Membership fees, which are mostly paid monthly, have been frozen. Staff has removed some chairs, installed floor decals to signify distancing and put X’s on some desks with tape to encourage people to spread out. Visitors will remain limited to the lobby or conference rooms. Rissi and one other manager will handle most of the daily cleaning duties.
“It’s going to be a big task, and we are up for it just to get our community back,” she said.
Over the past decade, co-working has become a popular workplace option in the Twin Cities and across the country as the acceptance of working in shared space has become more normal. Flexible office space or co-working space allows for short-term memberships where amenities like lounges, conference rooms and kitchen areas as well as often desks are shared among workers.
In 2010, there was 9.5 million square feet of flexible office space in the United States, but by the end of last year flexible office space or co-working space grew to nearly 85 million square feet, according to a report by commercial real estate services firm CBRE.
In the Twin Cities, flexible office space has continued to climb, though as of mid-2019 it still made up less than 2% of overall office space. There’s about 60 flexible office space or co-working offices throughout the metro with almost a third of space located in downtown Minneapolis, according to CBRE.
For the co-working outgrowth of Chanhassen-based fitness company Life Time, 2020 was supposed to be a big year. Life Time Work, which currently has four locations (two in the Twin Cities), had planned six office openings slated across the country this year. Those projects, including plans to open an office in the former YMCA building in downtown Minneapolis this fall, have been delayed.
“It’s going to be a real hit to our business,” said James O’Reilly, president of Life Time Work.
Many members have opted to not return to their co-working offices yet, though Life Time Work will be ready when they decide to return with reduced shared seating, temperature checks for staff and disposable desk pads made out of thick paper for workers to put over their desks among other features, O’Reilly said. About 75% of Life Time Work’s offices are dedicated spaces for one worker or set of workers with desks averaging 3 feet by 6 feet in size, which allows for more social distancing, he said.
Despite the current losses, O’Reilly said he believed the popularity of working from home will push people to continue to turn to supplemental workspaces like co-working offices. For Life Time Work, which has more suburban locations, the benefit could be even greater as people may want to work closer to home and avoid the big cities, O’Reilly said.
“I think co-working space will continue to be relevant especially during this time when we are feeling more isolated,” he said.

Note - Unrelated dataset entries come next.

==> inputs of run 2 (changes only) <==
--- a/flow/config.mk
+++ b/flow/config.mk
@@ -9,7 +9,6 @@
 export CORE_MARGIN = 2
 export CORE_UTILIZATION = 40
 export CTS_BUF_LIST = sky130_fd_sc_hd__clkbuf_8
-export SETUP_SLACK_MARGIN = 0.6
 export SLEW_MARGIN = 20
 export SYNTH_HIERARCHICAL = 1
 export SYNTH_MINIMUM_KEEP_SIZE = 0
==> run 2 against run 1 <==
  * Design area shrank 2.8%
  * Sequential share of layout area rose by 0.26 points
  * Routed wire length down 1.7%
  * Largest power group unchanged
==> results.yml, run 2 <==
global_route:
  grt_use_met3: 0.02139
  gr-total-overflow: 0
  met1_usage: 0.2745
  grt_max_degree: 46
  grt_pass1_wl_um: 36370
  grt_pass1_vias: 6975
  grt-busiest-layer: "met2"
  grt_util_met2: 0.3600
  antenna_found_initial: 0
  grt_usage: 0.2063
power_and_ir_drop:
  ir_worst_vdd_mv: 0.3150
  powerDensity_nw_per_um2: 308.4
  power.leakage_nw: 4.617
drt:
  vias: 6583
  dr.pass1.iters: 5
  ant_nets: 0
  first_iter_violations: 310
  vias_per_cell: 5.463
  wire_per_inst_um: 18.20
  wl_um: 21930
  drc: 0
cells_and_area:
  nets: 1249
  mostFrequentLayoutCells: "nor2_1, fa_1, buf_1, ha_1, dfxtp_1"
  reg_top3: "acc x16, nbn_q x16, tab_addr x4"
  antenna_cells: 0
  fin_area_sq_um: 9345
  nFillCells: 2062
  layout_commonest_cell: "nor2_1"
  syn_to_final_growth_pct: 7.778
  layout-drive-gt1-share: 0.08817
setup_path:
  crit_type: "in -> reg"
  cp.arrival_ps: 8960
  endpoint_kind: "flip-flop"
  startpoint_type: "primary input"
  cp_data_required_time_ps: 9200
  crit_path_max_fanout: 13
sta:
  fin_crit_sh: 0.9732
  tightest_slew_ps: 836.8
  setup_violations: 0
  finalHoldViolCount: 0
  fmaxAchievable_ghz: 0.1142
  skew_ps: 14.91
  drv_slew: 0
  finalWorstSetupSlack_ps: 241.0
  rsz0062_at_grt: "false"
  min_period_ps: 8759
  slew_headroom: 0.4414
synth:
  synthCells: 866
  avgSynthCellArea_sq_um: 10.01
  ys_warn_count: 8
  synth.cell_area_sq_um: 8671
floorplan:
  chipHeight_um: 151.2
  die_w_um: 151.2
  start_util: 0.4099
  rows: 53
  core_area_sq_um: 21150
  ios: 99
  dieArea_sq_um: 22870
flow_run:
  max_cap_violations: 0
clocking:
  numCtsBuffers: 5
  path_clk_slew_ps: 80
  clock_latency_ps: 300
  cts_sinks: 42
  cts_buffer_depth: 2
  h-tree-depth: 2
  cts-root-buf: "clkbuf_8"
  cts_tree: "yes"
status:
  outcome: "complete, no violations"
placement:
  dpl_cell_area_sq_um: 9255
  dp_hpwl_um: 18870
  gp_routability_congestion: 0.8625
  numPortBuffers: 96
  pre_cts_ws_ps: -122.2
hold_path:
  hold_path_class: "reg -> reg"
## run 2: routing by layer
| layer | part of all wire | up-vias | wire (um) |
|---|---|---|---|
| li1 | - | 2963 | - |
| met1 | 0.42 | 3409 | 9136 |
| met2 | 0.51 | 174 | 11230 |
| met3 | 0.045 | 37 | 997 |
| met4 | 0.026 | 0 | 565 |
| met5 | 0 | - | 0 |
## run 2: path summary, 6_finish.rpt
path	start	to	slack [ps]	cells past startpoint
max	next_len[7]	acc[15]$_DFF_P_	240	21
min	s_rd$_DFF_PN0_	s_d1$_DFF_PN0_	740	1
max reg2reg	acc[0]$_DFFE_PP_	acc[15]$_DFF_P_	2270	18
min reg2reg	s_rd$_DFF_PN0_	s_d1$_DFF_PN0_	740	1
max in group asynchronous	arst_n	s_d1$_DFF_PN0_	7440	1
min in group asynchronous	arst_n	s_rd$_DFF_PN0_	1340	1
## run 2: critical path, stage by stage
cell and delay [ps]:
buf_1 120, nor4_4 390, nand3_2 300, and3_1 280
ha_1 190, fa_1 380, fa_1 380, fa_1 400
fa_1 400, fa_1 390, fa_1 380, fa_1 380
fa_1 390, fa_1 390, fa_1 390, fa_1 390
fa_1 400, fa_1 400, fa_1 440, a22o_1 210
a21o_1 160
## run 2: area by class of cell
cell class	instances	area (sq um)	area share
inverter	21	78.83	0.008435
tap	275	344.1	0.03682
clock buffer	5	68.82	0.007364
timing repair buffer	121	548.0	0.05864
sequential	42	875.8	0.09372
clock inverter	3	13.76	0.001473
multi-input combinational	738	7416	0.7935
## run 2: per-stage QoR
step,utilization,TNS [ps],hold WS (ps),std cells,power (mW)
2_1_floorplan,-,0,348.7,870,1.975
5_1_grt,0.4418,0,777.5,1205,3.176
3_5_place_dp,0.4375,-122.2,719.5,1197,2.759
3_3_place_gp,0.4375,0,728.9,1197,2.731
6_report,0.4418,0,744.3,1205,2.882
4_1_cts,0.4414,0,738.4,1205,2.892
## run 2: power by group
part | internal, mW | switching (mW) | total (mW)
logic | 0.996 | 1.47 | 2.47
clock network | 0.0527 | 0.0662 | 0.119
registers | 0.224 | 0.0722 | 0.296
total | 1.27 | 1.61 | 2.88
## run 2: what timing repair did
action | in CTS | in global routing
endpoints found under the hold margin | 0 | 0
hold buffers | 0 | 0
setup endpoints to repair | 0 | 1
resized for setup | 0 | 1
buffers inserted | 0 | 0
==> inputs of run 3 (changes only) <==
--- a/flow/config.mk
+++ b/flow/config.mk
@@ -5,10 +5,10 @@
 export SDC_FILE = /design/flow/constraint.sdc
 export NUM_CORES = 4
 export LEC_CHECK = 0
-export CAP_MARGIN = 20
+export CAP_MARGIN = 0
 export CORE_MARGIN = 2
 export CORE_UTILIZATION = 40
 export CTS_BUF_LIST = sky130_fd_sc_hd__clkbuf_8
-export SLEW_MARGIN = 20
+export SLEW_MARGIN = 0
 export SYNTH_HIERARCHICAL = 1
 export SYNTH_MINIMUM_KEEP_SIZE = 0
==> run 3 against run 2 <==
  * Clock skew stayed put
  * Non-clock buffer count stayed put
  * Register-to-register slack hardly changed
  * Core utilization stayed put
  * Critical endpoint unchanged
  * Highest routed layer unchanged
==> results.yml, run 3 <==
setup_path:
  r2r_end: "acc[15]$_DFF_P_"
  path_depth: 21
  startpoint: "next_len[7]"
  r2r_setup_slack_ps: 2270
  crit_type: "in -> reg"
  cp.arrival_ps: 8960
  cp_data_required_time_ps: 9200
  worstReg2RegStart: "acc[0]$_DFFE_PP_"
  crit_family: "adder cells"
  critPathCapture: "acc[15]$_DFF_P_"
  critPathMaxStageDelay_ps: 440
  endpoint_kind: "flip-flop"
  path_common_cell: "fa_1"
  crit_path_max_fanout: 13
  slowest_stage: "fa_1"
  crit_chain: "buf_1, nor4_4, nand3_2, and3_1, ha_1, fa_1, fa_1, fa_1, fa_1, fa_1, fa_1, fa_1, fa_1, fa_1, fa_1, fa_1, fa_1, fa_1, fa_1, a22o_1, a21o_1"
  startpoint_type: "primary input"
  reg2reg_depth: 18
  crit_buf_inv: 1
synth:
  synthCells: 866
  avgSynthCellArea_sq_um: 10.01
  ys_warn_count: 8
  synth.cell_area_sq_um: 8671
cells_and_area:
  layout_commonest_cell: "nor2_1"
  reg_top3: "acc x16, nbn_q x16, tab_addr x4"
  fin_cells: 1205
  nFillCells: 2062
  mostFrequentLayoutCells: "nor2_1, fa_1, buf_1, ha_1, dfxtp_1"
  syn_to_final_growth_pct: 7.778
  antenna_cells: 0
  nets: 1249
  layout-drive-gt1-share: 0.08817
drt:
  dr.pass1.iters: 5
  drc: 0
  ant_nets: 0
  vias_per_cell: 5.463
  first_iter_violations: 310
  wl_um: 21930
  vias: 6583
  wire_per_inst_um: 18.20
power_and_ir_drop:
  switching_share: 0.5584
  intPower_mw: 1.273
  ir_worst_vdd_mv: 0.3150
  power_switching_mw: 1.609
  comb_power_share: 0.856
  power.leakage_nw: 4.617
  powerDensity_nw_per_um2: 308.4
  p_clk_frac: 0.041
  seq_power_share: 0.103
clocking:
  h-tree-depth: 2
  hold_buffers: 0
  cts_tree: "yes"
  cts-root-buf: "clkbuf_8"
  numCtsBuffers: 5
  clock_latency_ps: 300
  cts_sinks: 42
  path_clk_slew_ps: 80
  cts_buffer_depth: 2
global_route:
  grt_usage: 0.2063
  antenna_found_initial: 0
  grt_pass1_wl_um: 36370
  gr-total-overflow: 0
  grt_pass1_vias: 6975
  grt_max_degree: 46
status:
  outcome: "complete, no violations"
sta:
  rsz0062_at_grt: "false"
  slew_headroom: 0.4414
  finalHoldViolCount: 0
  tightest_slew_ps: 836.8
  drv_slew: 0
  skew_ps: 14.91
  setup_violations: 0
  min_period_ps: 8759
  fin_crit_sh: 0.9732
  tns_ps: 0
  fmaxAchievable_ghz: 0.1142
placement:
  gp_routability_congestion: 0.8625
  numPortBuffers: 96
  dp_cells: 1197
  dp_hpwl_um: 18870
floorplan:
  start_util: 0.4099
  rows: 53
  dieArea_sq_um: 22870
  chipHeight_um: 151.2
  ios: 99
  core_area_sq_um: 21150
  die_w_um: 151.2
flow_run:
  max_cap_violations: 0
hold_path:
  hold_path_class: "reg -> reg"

Homegrown collaborative space Fueled Collective, first known as CoCo, has offered limited access to its four spaces since mid April. Although co-founder and CEO Kyle Coolbroth admits his industry has been “hit hard” as a business by COVID-19, he sees a light on the horizon.
“I see more need in the future than I see less need,” he said.

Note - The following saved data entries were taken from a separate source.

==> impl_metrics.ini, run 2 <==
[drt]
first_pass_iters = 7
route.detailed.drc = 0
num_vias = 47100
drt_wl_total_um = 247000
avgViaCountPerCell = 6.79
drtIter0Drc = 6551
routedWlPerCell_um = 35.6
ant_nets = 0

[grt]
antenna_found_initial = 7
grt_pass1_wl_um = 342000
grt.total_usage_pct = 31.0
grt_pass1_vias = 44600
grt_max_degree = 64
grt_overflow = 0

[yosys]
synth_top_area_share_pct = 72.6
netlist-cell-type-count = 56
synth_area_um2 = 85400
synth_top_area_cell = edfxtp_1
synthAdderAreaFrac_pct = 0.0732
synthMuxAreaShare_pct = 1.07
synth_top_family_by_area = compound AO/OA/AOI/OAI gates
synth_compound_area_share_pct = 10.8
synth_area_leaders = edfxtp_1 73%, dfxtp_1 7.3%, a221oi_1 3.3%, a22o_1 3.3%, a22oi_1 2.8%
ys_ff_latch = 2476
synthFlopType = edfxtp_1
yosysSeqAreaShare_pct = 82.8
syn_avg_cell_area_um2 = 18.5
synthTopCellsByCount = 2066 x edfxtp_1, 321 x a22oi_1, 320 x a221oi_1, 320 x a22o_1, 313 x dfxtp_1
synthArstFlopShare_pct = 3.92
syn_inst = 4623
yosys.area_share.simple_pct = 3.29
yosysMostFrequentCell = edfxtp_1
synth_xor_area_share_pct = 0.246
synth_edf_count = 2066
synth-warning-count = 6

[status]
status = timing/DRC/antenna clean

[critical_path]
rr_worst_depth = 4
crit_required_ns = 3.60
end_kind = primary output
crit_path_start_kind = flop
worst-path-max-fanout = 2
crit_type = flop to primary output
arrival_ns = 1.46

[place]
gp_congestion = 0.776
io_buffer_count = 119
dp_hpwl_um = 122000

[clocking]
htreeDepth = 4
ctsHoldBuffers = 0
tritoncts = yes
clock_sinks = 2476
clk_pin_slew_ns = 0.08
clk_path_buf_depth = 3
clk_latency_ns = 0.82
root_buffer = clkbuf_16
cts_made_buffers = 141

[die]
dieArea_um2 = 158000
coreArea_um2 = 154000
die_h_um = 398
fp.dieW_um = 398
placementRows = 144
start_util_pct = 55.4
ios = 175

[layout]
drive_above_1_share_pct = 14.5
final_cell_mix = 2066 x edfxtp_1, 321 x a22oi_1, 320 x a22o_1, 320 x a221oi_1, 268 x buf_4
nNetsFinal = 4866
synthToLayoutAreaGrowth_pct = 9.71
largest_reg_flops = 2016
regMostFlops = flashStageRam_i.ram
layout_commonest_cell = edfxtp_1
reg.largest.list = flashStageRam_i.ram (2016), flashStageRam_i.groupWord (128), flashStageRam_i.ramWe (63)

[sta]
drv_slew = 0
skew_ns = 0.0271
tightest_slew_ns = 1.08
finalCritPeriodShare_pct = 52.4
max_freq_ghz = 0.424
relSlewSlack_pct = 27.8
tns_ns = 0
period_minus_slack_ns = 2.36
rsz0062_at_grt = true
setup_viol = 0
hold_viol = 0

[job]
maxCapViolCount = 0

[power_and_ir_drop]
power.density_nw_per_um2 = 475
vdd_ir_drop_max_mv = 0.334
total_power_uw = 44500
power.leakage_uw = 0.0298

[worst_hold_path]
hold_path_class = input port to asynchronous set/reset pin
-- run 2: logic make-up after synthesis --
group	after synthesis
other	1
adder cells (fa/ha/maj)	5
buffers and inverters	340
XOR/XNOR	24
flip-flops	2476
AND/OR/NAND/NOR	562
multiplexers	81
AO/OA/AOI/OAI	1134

Stefani Pennaz, Fueled Collective’s business development manager, said she thinks the company and other providers’ offerings will evolve to have more dedicated spaces with more short-term rental offerings like daily or weekly reservations.
Amid the industry growth, there have been missteps. Last year, co-coworking giant WeWork ousted its CEO and had to be taken over by its major investor SoftBank Group and lay off thousands. More layoffs have been reported in recent weeks.

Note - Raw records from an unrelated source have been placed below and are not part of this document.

This design comes from an exercise in tuning for small area, a short achievable clock period and few clock cycles per item on the open sky130 flow, not from production work. RTL that was checked went through simulation tests only; none was proved equivalent to the original. Only the layout flow was run in run 1; the RTL was not checked for function there. Power and IR drop assume default switching activity.

===== flow/run.sh =====
#!/bin/bash
# synth_recipe.tcl (not shown) runs the flow's synth.tcl, then flattens the netlist and writes it again
# the make line also repeats each setting of config.mk as NAME=value (left out here)
make -C /OpenROAD-flow-scripts/flow DESIGN_CONFIG=/design/flow/config.mk WORK_HOME=/design/flow/orfs CLKGATE_MAP_FILE= SYNTH_SCRIPT=/design/flow/synth_recipe.tcl finish

===== flow/config.mk =====
export PLATFORM = sky130hd
export DESIGN_NAME = video_pad_crop_filter
export DESIGN_NICKNAME = video_pad_crop_filter
export VERILOG_FILES = /design/flow/design.v
export SDC_FILE = /design/flow/constraint.sdc
export NUM_CORES = 4
export LEC_CHECK = 0
export CAP_MARGIN = 20
export CORE_MARGIN = 2
export CORE_UTILIZATION = 40
export CTS_CLUSTER_DIAMETER = 100
export CTS_CLUSTER_SIZE = 30
export SETUP_SLACK_MARGIN = 2.5
export SLEW_MARGIN = 20

===== flow/constraint.sdc =====
create_clock -name core_clock -period 5.0 [get_ports {scalerClock}]
set_input_delay 1.0000 -clock core_clock [delete_from_list [all_inputs] [get_ports {scalerClock}]]
set_output_delay 1.0000 -clock core_clock [all_outputs]
set_load 0.01 [all_outputs]

===== flow/design.v =====
package video_pipeline_pkg;
  typedef enum logic [2:0] {
    REQ_IDLE  = 3'b001,
    REQ_READ  = 3'b010,
    REQ_STORE = 3'b100
  } req_state_e;
  typedef enum logic [1:0] {
    RESP_IDLE,
    RESP_FETCH,
    RESP_EMIT
  } resp_state_e;
  function automatic integer chunknum_bits(input integer hactive_bits, input integer chunk_bits);
    chunknum_bits = hactive_bits - chunk_bits;
  endfunction
  function automatic integer request_bits(input integer vactive_bits, input integer hactive_bits, input integer chunk_bits);
    request_bits = vactive_bits + chunknum_bits(hactive_bits, chunk_bits);
  endfunction
endpackage
module SyncFifo #(
  parameter int WIDTH     = 8,
  parameter int ADDR_BITS = 6
) (
  input  logic             clk,
  input  logic             rst,
  input  logic             rst_now_i,
  input  logic             wr_en_i,
  input  logic [WIDTH-1:0] wr_data_i,
  input  logic             pend_i,
  input  logic             rd_en_i,
  output logic [WIDTH-1:0] head_o,
  output logic             empty_o,
  output logic             full_o
);
  localparam int KB = ADDR_BITS - 1;
  localparam int D  = 2**KB;
  localparam int CB = ADDR_BITS + 1;
  logic [WIDTH-1:0]     mem_q [2][D];
  logic [WIDTH-1:0]     pre_q [2];
  logic [D-1:0]         hot_q [2];       
  logic [ADDR_BITS-1:0] wr_ptr_q;
  logic                 rd_lo_q;         
  logic [CB-1:0]        cnt_q, rcnt_q, cnt_inc, cnt_dec, rcnt_inc, rcnt_dec;
  logic                 wr_d1_q, empty_q, full_q;
  logic                 e62, e63, e64;
  assign head_o  = pre_q[rd_lo_q];
  assign empty_o = empty_q;
  assign full_o  = full_q;
  assign e62     = cnt_q == CB'(2**ADDR_BITS-2);
  assign e63     = cnt_q == CB'(2**ADDR_BITS-1);
  assign e64     = cnt_q == CB'(2**ADDR_BITS);
  always_comb begin
    logic ci, cd, ri, rd;
    ci = 1'b1; cd = 1'b1; ri = 1'b1; rd = 1'b1;
    for (int i = 0; i < CB; i++) begin
      cnt_inc[i]  = cnt_q[i] ^ ci;
      cnt_dec[i]  = cnt_q[i] ^ cd;
      rcnt_inc[i] = rcnt_q[i] ^ ri;
      rcnt_dec[i] = rcnt_q[i] ^ rd;
      ci = ci & cnt_q[i];
      cd = cd & !cnt_q[i];
      ri = ri & rcnt_q[i];
      rd = rd & !rcnt_q[i];
    end
  end
  always_ff @(posedge clk)
    if (wr_en_i) mem_q[wr_ptr_q[0]][wr_ptr_q[ADDR_BITS-1:1]] <= wr_data_i;
  always_ff @(posedge clk)
    for (int l = 0; l < 2; l++) begin
      logic [WIDTH-1:0] v;
      v = '0;
      for (int j = 0; j < D; j++) v = v | (mem_q[l][j] & {WIDTH{hot_q[l][j]}});
      pre_q[l] <= v;
    end
  always_ff @(posedge clk)
    if (rst || rst_now_i) begin
      empty_q <= 1'b1;
      full_q  <= 1'b0;
    end else begin
      case ({wr_en_i, pend_i, rd_en_i})
        3'b000, 3'b101, 3'b011: full_q <= e64;
        3'b100, 3'b010:         full_q <= e63;
        3'b110:                 full_q <= e62;
        default:                full_q <= 1'b0;
      endcase
      case ({wr_d1_q, rd_en_i})
        2'b10:   empty_q <= 1'b0;
        2'b01:   empty_q <= rcnt_q == CB'(1);
        default: ;
      endcase
    end
  always_ff @(posedge clk)
    if (rst) begin
      wr_ptr_q <= '0;
      rd_lo_q  <= 1'b0;
      hot_q[0] <= D'(1);
      hot_q[1] <= D'(1);
      cnt_q    <= '0;
      rcnt_q   <= '0;
      wr_d1_q  <= 1'b0;
    end else begin
      wr_d1_q <= wr_en_i;
      if (wr_en_i) wr_ptr_q <= wr_ptr_q + ADDR_BITS'(1);
      if (rd_en_i) begin
        rd_lo_q          <= !rd_lo_q;
        hot_q[rd_lo_q]   <= {hot_q[rd_lo_q][D-2:0], hot_q[rd_lo_q][D-1]};
      end
      case ({wr_en_i, rd_en_i})
        2'b10:   cnt_q <= cnt_inc;
        2'b01:   cnt_q <= cnt_dec;
        default: ;
      endcase
      case ({wr_d1_q, rd_en_i})
        2'b10:   rcnt_q <= rcnt_inc;
        2'b01:   rcnt_q <= rcnt_dec;
        default: ;
      endcase
    end
endmodule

WeWork has kept its three Minneapolis locations open throughout the pandemic, though they have de-densified heavy traffic areas, stepped up cleaning and limited amenities like drink services. WeWork leaders have been optimistic about the future, with WeWork CEO Sandeep Mathrani recently interviewed saying the company’s larger “enterprise clients” are seeking more space to make sure distancing is possible.
“The key to WeWork is flexibility,” he told CNBC.
Rissi, who was in her Wellworth co-working office late last week to prepare for its reopening, reiterated that while the flexible office industry may be currently suffering, she was hopeful for a long-term turnaround.
“I think this is going to be a short-term pain for a long-term gain,” she said. “ ... I think co-working is going to save the day.”